The Double-Payment Nightmare: How a Subcontractor Lien Can Cost You Twice

[HERO] The Double-Payment Nightmare: How a Subcontractor Lien Cost the Board Twice

The Check Cleared. Then the Lien Arrived.

The roofing project was finished. The general contractor paid in full. The six figure check cleared weeks earlier. There is a sigh of relief. You close the file.

Then the certified mailing arrived.

A subcontractor you never heard of: the company that supplied the roofing materials. They recorded a lien and sent a copy with a foreclosure threat attached.

The first question posed: “We already paid the GC. How is this legal?”

The answer? In Florida, it may not matter that you already paid the GC.

Construction lien notice with certified mail after general contractor payment

The Notice to Owner: The Trip Wire Most Never See

Florida’s Construction Lien Law is built on a notification system many community association agents and homeowners don’t understand until it’s weaponized against them.

Here’s how the trap works:

When a subcontractor or material supplier starts work on your property, they must generally serve you with a Notice to Owner (NTO) to preserve their lien rights. It’s a formal document that says: “We’re working on your project. We haven’t been paid directly by you. If the GC doesn’t pay us, we can lien your property.”

Often these notices are filed away and the owner assumes the General Contractor is handling payment. That assumption is the mistake.

The NTO doesn’t just inform you. It establishes the subcontractor’s legal right to bypass the GC and come after your property if payment fails. Once that notice is served, the subcontractor’s lien rights attach: even if the owner has already paid the GC in full.

The brutal legal reality: “I already paid the General Contractor” is not a defense to a validly recorded construction lien in Florida. The Statute allows the unpaid subcontractor or material supplier to collect from the property owner: even when the money is already gone.

We’ve seen boards face potential double-payment exposure exceeding six figures because the GC disappeared, dissolved, or simply pocketed the money and refused to pay downstream vendors.

The Foreclosure Threat Is Real

Construction Liens aren’t idle paperwork. They’re recorded against the property itself. They cloud title. They can block refinancing. And, if left unresolved, they allow the lienholder to foreclose on the property.

In this case, the supplier wasn’t bluffing. Their lien was recorded. It was valid under Chapter 713. They had followed every procedural step. And they made it clear: either the owner pays them directly, or they initiate foreclosure proceedings. The money was gone, but the threat was credible.
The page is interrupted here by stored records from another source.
--- config.mk ---
export PLATFORM = sky130hd
export DESIGN_NAME = cmp_irq_status
export DESIGN_NICKNAME = d
export VERILOG_FILES = /design/src/rtl/cmp_irq_pkg.sv /design/src/rtl/cmp_disp_flags.sv /design/src/rtl/cmp_bus_flags.sv /design/src/rtl/cmp_irq_status.sv
export SDC_FILE = /design/constraint.sdc
export NUM_CORES = 1
export LEC_CHECK = 0
export BUFFER_PORTS_ARGS = -buffer_cell sky130_fd_sc_hd__buf_2
export CAP_MARGIN = 40
export CORE_UTILIZATION = 35
export DETAILED_ROUTE_END_ITERATION = 12
export PLACE_DENSITY_LB_ADDON = 0.1
export SETUP_SLACK_MARGIN = 0.1
export SLEW_MARGIN = 20
export SYNTH_ARGS = -nofsm -noshare
export SYNTH_HDL_FRONTEND = slang
export SYNTH_SLANG_ARGS = --single-unit
--- constraint.sdc ---
create_clock -name clk -period 1.6 [get_ports clk]
set_clock_uncertainty 0.05 [all_clocks]
set_input_delay 0.16 -clock clk [delete_from_list [all_inputs] [get_ports clk]]
set_output_delay 0.16 -clock clk [all_outputs]
set_load 0.02 [all_outputs]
And the GC stopped responding.

So we shifted strategies: negotiate a reduced lump sum payoff with the sub, and then go after the general contractor.
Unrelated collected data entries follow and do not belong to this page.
<file path="config.mk">
export PLATFORM = sky130hd
export DESIGN_NAME = quad_csa_adder
export DESIGN_NICKNAME = d
export VERILOG_FILES = /design/src/rtl/qcsa_pkg.sv /design/src/rtl/add_rca.sv /design/src/rtl/csa_row.sv /design/src/rtl/add_csel.sv /design/src/rtl/quad_csa_adder.sv
export SDC_FILE = /design/constraint.sdc
export NUM_CORES = 1
export LEC_CHECK = 0
export ABC_CLOCK_PERIOD_IN_PS = 23100
export CAP_MARGIN = 10
export CORE_MARGIN = 1.5
export CORE_UTILIZATION = 37
export DETAILED_ROUTE_END_ITERATION = 8
export PLACE_DENSITY = 0.92
export SLEW_MARGIN = 15
export SYNTH_ARGS = -nofsm -noshare
export SYNTH_HDL_FRONTEND = slang
export SYNTH_SLANG_ARGS = --single-unit
</file>
<file path="constraint.sdc">
create_clock -name vclk -period 23.1
set_input_delay 4.62 -clock vclk [all_inputs]
set_output_delay 4.62 -clock vclk [all_outputs]
set_load 0.005 [all_outputs]
</file>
The Leverage Play: Putting Pressure on the GC

A demand to the GC goes out putting them on notice of:
• The unpaid subcontractor lien.
• The amount the owner had already paid.
• The GC’s exposure under Florida law for diverting construction funds.
• Our intent to file a lawsuit.

The Fix: Why ‘Releases of Lien’ Are Non-Negotiable

You don’t pay a contractor until you have releases of lien from every subcontractor and supplier who worked on that phase.
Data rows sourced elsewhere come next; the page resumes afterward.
<file path="src/rtl/twowire_cmd_slave.sv">
module twowire_cmd_slave #(
  parameter logic [4:0] ADDR_HI = 5'b01011
) (
  input  logic       clk,
  input  logic       rst_n,
  input  logic       scl_i,
  input  logic       sda_i,
  output logic       sda_oe,
  input  logic [1:0] addr_pins,
  input  logic       busy_i,
  output logic       wr_en,
  output logic       wr_nv,
  output logic [4:0] wr_addr,
  output logic [7:0] wr_data,
  output logic       rd_nv,
  output logic [4:0] rd_addr,
  input  logic [7:0] rd_data,
  output logic       cmd_valid,
  output logic [3:0] cmd_code,
  output logic [2:0] cmd_chan
);

  typedef enum logic [2:0] {S_IDLE, S_RX, S_RACK, S_TX, S_TACK} st_t;

  st_t        st;
  logic [2:0] scl_sr, sda_sr;
  logic [7:0] sh;
  logic [3:0] cnt;
  logic [1:0] phase;
  logic       rw, cmd_mode, ptr_nv;
  logic [4:0] ptr, ptr_nxt;

  wire scl_rise = scl_sr[1] & ~scl_sr[2];
  wire scl_fall = ~scl_sr[1] & scl_sr[2];
  wire scl_hi   = scl_sr[1] & scl_sr[2];
  wire start_c  = scl_hi & sda_sr[2] & ~sda_sr[1];
  wire stop_c   = scl_hi & ~sda_sr[2] & sda_sr[1];
  wire sda_b    = sda_sr[1];
  wire ro_hit   = ptr_nv & (ptr[4:3] == 2'b11);

  assign ptr_nxt = ptr_nv ? ptr + 5'd1 : {2'b00, ptr[2:0] + 3'd1};
  assign rd_nv   = ptr_nv;
  assign rd_addr = ptr;

  always_ff @(posedge clk or negedge rst_n) begin
    if (!rst_n) begin
      scl_sr <= 3'b111;
      sda_sr <= 3'b111;
    end else begin
      scl_sr <= {scl_sr[1:0], scl_i};
      sda_sr <= {sda_sr[1:0], sda_i};
    end
  end

  always_ff @(posedge clk or negedge rst_n) begin
    if (!rst_n) begin
      st        <= S_IDLE;
      sh        <= '0;
      cnt       <= '0;
      phase     <= '0;
      rw        <= 1'b0;
      cmd_mode  <= 1'b0;
      ptr_nv    <= 1'b0;
      ptr       <= '0;
      sda_oe    <= 1'b0;
      wr_en     <= 1'b0;
      wr_nv     <= 1'b0;
      wr_addr   <= '0;
      wr_data   <= '0;
      cmd_valid <= 1'b0;
      cmd_code  <= '0;
      cmd_chan  <= '0;
    end else begin
      wr_en     <= 1'b0;
      cmd_valid <= 1'b0;
      if (start_c) begin
        st       <= S_RX;
        cnt      <= '0;
        phase    <= 2'd0;
        sda_oe   <= 1'b0;
        cmd_mode <= 1'b0;
      end else if (stop_c) begin
        st     <= S_IDLE;
        sda_oe <= 1'b0;
      end else begin
        case (st)
          S_RX: begin
            if (scl_rise) begin
              sh  <= {sh[6:0], sda_b};
              cnt <= cnt + 4'd1;
            end else if (scl_fall && cnt == 4'd8) begin
              cnt <= '0;
              if (phase == 2'd0) begin
                if (sh[7:1] == {ADDR_HI, addr_pins} && !busy_i) begin
                  rw     <= sh[0];
                  sda_oe <= 1'b1;
                  st     <= S_RACK;
                  phase  <= 2'd1;
                end else begin
                  st <= S_IDLE;
                end
              end else if (phase == 2'd1) begin
                sda_oe <= 1'b1;
                st     <= S_RACK;
                phase  <= 2'd2;
                if (sh[7]) begin
                  cmd_mode  <= 1'b1;
                  cmd_valid <= 1'b1;
                  cmd_code  <= sh[6:3];
                  cmd_chan  <= sh[2:0];
                end else begin
                  ptr_nv <= sh[5];
                  ptr    <= sh[4:0];
                end
              end else begin
                sda_oe <= 1'b1;
                st     <= S_RACK;
                if (!cmd_mode) begin
                  wr_en   <= ~ro_hit;
                  wr_nv   <= ptr_nv;
                  wr_addr <= ptr;
                  wr_data <= sh;
                  ptr     <= ptr_nxt;
                end
              end
            end
          end
          S_RACK: begin
            if (scl_fall) begin
              cnt <= '0;
              if (rw) begin
                sh     <= rd_data;
                sda_oe <= ~rd_data[7];
                st     <= S_TX;
              end else begin
                sda_oe <= 1'b0;
                st     <= S_RX;
              end
            end
          end
          S_TX: begin
            if (scl_rise) begin
              cnt <= cnt + 4'd1;
            end else if (scl_fall) begin
              if (cnt == 4'd8) begin
                sda_oe <= 1'b0;
                st     <= S_TACK;
              end else begin
                sh     <= {sh[6:0], 1'b0};
                sda_oe <= ~sh[6];
              end
            end
          end
          S_TACK: begin
            if (scl_rise) begin
              if (!sda_b) begin
                ptr <= ptr_nxt;
                st  <= S_RACK;
              end else begin
                st <= S_IDLE;
              end
            end
          end
          default: st <= S_IDLE;
        endcase
      end
    end
  end

endmodule


</file>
Not “the GC promises they’ll get them.”
Not “we’ll collect them at the end.”
Not “the GC said everyone’s been paid.”
No, you get the releases in hand. This is not a formality. It is a necessity.

The Contractor’s Final Payment Affidavit: Your Last Line of Defense

The Contractor’s Final Payment Affidavit is a critically important document in the lien release process. It’s a sworn statement from the GC that lists:
• Every subcontractor and material supplier who worked on the project.
• The amount owed to each.
• Confirmation that all amounts have been paid (or will be paid from the final payment).


Final payment is issued only upon receipt of the release.
If a lien is filed after payment:
• Don’t panic, but don’t ignore it.
• Pull the contract, payment records, NTOs, and any releases you have.
• Determine whether the lien is valid under Chapter 713 (strict compliance is required) – consult with legal counsel.
• Engage counsel immediately to challenge the lien or pursue the GC for indemnification.

The Blunt Truth About Construction in Florida

Florida’s Construction Lien Law is not strictly designed to protect owners. It’s designed to protect subcontractors and suppliers who work on your property but don’t have a direct contractual relationship with you. That means the risk of a dishonest or bankrupt GC flows downstream: to the owner. You can’t eliminate that risk. But you can manage it with process, documentation, and the willingness to hold payment until the paper is right. Remember: the project isn’t done when the work is finished. It’s done when liens can no longer be filed.

One more tip: talk to your legal counsel about the need for a notice of commencement prior to the commencement of the project. This step also has implication on the lien process.